> _Prompt_
Of all the lines in the material, tally those containing the string "with", and report nothing but the total.

**** Supplied data ****

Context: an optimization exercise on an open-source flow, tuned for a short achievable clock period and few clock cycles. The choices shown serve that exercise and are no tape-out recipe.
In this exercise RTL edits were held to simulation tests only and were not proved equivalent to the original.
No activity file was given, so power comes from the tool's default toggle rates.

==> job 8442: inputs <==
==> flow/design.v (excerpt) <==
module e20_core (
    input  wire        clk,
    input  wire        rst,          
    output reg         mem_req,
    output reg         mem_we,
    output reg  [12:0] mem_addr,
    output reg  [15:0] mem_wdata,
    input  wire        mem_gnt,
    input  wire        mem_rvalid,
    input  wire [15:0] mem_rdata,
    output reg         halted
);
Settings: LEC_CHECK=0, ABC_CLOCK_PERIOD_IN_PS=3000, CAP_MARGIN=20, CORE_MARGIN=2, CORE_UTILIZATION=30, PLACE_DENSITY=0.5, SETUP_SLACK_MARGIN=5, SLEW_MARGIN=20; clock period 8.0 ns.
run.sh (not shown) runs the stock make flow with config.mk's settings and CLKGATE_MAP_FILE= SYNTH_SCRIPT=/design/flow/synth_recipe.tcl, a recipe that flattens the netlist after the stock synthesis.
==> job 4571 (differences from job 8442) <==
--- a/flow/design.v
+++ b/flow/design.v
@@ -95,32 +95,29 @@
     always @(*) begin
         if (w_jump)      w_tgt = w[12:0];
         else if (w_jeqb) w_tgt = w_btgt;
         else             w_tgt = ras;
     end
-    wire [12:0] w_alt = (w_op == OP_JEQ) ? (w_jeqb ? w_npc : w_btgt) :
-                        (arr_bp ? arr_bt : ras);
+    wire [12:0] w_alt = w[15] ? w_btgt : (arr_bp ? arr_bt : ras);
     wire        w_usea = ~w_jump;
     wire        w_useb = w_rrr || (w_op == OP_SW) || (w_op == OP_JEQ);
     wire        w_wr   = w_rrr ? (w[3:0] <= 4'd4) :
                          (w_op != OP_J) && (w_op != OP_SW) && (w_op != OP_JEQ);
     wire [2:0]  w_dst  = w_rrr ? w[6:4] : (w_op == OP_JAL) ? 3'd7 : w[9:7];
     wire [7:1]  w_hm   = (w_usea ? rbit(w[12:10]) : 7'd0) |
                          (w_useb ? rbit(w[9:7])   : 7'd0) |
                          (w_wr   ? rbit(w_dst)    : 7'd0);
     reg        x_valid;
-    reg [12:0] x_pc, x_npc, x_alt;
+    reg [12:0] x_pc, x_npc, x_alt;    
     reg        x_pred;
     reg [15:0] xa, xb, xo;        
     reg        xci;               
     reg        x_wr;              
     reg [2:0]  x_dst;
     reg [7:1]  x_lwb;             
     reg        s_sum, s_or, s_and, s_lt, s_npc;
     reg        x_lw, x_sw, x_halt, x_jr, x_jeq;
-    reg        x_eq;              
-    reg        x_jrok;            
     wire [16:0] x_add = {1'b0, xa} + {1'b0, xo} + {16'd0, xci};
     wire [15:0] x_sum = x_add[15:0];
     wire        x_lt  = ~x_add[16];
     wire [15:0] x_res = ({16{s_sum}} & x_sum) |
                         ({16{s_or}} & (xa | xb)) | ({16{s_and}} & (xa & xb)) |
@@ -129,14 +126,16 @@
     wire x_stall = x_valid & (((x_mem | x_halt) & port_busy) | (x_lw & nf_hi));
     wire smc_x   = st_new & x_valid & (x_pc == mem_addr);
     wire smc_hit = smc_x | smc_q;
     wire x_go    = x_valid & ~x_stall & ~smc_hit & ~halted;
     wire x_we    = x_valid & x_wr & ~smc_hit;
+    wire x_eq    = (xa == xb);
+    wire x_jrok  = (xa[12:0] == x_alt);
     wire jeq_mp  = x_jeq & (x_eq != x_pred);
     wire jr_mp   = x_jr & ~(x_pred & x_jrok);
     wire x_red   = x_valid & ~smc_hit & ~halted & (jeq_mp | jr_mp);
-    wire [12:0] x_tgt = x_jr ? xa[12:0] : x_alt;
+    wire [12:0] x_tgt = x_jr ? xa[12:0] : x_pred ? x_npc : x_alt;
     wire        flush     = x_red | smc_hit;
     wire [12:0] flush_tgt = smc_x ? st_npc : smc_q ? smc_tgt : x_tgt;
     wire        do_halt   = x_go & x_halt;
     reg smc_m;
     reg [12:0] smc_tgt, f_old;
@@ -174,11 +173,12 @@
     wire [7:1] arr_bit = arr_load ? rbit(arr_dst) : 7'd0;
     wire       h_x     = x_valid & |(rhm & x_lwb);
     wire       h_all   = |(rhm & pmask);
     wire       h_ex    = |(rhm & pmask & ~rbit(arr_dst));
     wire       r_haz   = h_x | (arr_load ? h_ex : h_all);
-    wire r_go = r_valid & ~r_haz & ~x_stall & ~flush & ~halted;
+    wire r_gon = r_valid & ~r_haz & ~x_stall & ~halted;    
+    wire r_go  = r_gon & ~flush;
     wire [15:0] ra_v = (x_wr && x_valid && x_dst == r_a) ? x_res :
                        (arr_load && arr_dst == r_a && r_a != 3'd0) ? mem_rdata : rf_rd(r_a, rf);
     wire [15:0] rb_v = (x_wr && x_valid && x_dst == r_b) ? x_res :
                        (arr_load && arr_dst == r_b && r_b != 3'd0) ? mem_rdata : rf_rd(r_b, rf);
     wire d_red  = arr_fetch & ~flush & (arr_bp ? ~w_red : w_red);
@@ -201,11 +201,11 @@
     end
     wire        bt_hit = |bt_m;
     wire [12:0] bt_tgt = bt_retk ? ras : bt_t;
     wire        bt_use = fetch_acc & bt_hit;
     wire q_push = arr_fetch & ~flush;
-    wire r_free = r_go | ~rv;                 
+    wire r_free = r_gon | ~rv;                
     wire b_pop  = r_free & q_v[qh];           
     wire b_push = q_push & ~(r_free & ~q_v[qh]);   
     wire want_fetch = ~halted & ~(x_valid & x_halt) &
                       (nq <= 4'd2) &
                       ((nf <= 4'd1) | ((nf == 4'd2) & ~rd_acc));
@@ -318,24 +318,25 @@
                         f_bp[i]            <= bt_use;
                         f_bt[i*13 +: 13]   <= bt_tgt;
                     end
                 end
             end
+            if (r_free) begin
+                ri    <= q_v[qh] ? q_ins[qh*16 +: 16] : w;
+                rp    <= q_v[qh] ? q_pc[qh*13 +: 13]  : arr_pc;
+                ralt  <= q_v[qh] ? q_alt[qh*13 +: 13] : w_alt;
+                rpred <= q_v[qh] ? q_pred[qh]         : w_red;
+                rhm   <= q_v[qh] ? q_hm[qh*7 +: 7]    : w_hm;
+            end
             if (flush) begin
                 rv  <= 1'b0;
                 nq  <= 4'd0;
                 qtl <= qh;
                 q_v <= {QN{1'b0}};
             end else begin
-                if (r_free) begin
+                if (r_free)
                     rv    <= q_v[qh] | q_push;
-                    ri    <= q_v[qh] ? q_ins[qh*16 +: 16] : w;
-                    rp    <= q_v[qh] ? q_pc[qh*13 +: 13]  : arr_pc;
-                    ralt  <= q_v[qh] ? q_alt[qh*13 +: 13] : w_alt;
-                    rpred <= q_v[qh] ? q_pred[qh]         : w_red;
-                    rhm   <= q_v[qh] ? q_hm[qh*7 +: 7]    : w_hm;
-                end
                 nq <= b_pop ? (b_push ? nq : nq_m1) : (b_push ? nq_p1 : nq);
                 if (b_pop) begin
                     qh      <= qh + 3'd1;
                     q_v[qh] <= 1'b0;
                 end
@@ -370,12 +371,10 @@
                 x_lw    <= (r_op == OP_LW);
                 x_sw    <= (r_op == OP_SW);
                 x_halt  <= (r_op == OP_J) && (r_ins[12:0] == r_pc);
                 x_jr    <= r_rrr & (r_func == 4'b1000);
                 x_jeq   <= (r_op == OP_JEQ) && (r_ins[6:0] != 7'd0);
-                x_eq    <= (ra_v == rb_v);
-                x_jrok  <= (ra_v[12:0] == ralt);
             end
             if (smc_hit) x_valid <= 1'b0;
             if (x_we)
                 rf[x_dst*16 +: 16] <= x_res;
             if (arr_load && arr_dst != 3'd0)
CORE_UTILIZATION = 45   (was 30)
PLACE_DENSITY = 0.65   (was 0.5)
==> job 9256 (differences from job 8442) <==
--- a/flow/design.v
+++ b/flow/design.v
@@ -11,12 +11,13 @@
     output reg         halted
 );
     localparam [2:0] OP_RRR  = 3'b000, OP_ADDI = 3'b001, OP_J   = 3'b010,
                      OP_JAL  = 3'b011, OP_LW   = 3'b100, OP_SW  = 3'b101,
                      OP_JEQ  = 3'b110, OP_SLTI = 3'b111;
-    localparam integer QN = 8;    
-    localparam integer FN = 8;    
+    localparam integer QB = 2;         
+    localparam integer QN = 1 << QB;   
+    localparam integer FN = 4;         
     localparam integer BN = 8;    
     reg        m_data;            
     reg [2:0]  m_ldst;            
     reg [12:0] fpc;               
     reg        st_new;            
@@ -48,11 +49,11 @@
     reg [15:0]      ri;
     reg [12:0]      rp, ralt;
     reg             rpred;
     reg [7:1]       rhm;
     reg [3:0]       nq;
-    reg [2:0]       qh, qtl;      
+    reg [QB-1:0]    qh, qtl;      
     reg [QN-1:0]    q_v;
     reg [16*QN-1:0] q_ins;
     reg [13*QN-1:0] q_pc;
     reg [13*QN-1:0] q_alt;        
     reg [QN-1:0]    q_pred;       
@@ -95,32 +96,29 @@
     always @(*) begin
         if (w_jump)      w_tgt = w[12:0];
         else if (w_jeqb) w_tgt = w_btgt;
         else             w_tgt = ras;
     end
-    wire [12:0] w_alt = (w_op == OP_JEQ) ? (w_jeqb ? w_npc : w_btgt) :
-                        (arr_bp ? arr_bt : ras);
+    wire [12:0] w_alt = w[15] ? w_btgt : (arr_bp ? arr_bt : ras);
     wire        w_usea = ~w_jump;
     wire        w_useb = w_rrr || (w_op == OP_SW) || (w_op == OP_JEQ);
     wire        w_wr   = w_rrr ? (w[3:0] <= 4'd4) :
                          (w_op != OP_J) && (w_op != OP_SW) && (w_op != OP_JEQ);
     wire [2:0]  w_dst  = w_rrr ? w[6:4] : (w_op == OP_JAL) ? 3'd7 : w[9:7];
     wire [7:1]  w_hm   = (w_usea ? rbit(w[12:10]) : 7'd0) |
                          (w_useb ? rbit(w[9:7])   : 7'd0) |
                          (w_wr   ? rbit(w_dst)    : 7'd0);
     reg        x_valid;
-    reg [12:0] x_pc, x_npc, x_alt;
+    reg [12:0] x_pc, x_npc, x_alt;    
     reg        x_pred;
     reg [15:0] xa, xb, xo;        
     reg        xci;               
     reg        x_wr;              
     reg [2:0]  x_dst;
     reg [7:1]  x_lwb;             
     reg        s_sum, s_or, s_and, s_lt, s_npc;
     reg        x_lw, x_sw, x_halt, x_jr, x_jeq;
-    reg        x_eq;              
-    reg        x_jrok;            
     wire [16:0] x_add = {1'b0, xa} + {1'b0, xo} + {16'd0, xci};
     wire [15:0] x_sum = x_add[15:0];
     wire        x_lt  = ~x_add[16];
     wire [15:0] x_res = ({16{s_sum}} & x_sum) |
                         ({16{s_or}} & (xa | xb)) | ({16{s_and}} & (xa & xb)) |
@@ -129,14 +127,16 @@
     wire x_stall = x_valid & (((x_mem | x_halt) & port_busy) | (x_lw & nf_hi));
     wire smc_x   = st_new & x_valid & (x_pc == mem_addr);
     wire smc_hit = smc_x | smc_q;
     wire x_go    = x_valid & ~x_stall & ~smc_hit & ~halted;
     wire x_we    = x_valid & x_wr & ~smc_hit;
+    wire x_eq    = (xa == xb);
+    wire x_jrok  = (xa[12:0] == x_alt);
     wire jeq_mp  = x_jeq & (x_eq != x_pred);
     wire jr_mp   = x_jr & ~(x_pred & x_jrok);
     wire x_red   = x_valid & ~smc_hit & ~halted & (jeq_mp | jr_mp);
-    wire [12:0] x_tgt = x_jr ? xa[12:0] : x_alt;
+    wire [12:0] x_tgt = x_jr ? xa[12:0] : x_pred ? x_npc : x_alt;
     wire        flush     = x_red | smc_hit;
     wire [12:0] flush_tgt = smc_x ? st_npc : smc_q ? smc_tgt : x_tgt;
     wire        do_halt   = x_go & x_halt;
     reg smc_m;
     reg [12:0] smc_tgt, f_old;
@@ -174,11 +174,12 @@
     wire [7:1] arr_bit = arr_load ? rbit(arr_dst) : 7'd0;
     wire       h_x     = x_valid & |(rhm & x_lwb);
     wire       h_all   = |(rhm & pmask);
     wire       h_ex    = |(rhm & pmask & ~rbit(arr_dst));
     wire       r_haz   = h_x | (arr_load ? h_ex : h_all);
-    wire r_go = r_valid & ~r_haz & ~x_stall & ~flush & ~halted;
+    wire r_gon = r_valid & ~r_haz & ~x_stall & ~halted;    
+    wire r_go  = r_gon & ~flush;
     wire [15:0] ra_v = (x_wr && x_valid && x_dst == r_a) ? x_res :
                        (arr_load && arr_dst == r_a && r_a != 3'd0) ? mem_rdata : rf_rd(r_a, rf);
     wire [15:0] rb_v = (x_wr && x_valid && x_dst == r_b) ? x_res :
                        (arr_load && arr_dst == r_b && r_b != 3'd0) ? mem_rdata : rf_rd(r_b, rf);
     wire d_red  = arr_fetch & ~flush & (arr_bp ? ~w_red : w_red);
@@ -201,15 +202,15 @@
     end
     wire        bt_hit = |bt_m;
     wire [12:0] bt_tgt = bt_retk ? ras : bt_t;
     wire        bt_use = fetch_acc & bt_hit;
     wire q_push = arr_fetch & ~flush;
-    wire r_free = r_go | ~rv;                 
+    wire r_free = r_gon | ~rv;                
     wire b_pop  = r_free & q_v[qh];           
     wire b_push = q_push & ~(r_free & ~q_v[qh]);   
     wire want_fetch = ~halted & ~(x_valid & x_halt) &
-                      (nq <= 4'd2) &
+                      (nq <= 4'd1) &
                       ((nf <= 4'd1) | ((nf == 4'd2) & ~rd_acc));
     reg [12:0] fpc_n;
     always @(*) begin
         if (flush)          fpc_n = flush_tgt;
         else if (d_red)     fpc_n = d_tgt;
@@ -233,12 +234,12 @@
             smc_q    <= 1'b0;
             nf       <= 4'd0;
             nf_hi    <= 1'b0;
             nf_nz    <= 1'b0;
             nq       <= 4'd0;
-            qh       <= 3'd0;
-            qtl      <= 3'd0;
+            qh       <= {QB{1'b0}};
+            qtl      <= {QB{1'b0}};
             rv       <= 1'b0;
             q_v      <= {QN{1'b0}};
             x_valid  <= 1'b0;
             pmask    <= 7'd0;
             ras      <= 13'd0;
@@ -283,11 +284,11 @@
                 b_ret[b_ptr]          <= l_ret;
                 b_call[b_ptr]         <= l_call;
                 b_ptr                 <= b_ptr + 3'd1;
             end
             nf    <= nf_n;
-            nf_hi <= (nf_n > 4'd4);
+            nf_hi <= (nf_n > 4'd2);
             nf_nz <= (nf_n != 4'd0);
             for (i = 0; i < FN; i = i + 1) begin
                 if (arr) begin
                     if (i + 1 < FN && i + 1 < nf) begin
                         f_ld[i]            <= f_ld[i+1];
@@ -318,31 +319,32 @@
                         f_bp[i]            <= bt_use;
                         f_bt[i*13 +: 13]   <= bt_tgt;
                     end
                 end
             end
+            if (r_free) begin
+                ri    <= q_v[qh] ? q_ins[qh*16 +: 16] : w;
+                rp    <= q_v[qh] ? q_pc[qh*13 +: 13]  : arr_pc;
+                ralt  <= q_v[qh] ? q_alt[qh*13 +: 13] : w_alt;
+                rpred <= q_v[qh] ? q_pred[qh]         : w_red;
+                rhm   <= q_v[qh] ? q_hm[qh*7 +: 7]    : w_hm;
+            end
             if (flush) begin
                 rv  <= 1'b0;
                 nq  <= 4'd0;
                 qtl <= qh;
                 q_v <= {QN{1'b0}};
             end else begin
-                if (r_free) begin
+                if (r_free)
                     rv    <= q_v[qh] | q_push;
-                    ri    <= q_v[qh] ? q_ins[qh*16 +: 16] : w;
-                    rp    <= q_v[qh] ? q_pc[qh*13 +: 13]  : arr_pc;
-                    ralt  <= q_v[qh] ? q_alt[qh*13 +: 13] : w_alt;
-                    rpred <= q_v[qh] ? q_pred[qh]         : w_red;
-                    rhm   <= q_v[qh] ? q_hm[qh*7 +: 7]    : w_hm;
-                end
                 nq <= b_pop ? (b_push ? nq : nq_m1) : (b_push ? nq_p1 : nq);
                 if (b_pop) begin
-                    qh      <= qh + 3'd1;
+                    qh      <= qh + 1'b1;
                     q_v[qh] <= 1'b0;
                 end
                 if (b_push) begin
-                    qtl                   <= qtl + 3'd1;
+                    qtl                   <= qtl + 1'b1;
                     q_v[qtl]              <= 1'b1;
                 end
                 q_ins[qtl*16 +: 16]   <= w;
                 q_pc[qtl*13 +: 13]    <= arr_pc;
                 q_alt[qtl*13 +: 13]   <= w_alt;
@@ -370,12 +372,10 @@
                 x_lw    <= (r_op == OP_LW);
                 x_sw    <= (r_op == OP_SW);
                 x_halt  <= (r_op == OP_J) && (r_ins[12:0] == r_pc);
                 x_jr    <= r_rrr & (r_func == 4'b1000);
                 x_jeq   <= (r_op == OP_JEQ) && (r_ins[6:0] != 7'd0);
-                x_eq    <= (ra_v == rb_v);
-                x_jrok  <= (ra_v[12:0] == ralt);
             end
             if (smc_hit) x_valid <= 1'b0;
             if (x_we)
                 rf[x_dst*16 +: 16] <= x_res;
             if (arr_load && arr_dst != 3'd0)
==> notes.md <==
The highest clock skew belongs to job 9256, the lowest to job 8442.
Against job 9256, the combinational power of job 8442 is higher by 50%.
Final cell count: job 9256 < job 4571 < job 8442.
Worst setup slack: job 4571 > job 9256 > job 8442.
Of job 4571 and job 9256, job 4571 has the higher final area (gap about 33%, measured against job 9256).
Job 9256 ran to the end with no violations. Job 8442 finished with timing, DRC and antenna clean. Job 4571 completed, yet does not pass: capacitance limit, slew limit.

****

> _Answer to the exercise_
2